Provided data:
File: src/rtl/id_exe_pkg.sv
// Shared widths, the NOP opcode, bubble values for each field, and the
// operand-select mode used by the ID->EXE pipeline register.
package id_exe_pkg;

  localparam int unsigned DEF_DATA_W = 32;
  localparam int unsigned DEF_IMM_W  = 12;
  localparam int unsigned DEF_OPC_W  = 5;
  localparam int unsigned DEF_REG_W  = 4;
  localparam int unsigned DEF_ICMD_W = 3;
  localparam int unsigned DEF_CNT_W  = 16;

  localparam logic [DEF_OPC_W-1:0] NOP_OPCODE = 5'd0;

  // A bubble is an all-zero instruction carrying the NOP opcode.
  localparam logic                  BUBBLE_VALID = 1'b0;
  localparam logic [DEF_DATA_W-1:0] BUBBLE_A     = 32'h0000_0000;
  localparam logic [DEF_DATA_W-1:0] BUBBLE_B     = 32'h0000_0000;
  localparam logic [DEF_IMM_W-1:0]  BUBBLE_IMM   = 12'h000;
  localparam logic [DEF_REG_W-1:0]  BUBBLE_RD    = 4'd0;
  localparam logic [DEF_REG_W-1:0]  BUBBLE_RN    = 4'd0;
  localparam logic [DEF_REG_W-1:0]  BUBBLE_RM    = 4'd0;
  localparam logic [DEF_ICMD_W-1:0] BUBBLE_ICMD  = 3'd0;
  localparam logic                  BUBBLE_S     = 1'b0;

  typedef enum logic [1:0] {
    SEL_LOAD   = 2'd0,
    SEL_HOLD   = 2'd1,
    SEL_BUBBLE = 2'd2
  } sel_mode_e;

endpackage

File: src/rtl/id_exe_operand_sel.sv
// Next-value select for one EXE operand: write-back refresh while holding,
// optional same-cycle write-back bypass while loading, zero for a bubble.
module id_exe_operand_sel
  import id_exe_pkg::*;
#(
  parameter int unsigned        DATA_W     = DEF_DATA_W,
  parameter int unsigned        REG_W      = DEF_REG_W,
  parameter bit                 WB_BYPASS  = 1'b1,
  parameter logic [DATA_W-1:0]  BUBBLE_VAL = '0
) (
  input  logic [DATA_W-1:0] held_val_i,
  input  logic [REG_W-1:0]  held_reg_i,
  input  logic [DATA_W-1:0] in_val_i,
  input  logic [REG_W-1:0]  in_reg_i,
  input  logic              wb_en_i,
  input  logic [REG_W-1:0]  wb_rd_num_i,
  input  logic [DATA_W-1:0] wb_data_i,
  input  sel_mode_e         mode_i,
  input  logic              valid_i,
  output logic [DATA_W-1:0] next_val_o
);

  // In hold mode valid_i is the held-valid flag; in load mode it is ID valid.
  always_comb begin
    next_val_o = held_val_i;
    case (mode_i)
      SEL_HOLD: begin
        if (valid_i && wb_en_i && (wb_rd_num_i == held_reg_i)) begin
          next_val_o = wb_data_i;
        end else begin
          next_val_o = held_val_i;
        end
      end
      SEL_LOAD: begin
        if (!valid_i) begin
          next_val_o = BUBBLE_VAL;
        end else if (WB_BYPASS && wb_en_i && (wb_rd_num_i == in_reg_i)) begin
          next_val_o = wb_data_i;
        end else begin
          next_val_o = in_val_i;
        end
      end
      SEL_BUBBLE: next_val_o = BUBBLE_VAL;
      default:    next_val_o = BUBBLE_VAL;
    endcase
  end

endmodule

What the task asks:
In the listing above, find the line with "localparam int unsigned DEF_IMM_W" and the line with "the NOP opcode."; output exactly those lines and all lines between them.

Task response:
  localparam int unsigned DEF_IMM_W  = 12;
  localparam int unsigned DEF_OPC_W  = 5;
  localparam int unsigned DEF_REG_W  = 4;
  localparam int unsigned DEF_ICMD_W = 3;
  localparam int unsigned DEF_CNT_W  = 16;

  localparam logic [DEF_OPC_W-1:0] NOP_OPCODE = 5'd0;

  // A bubble is an all-zero instruction carrying the NOP opcode.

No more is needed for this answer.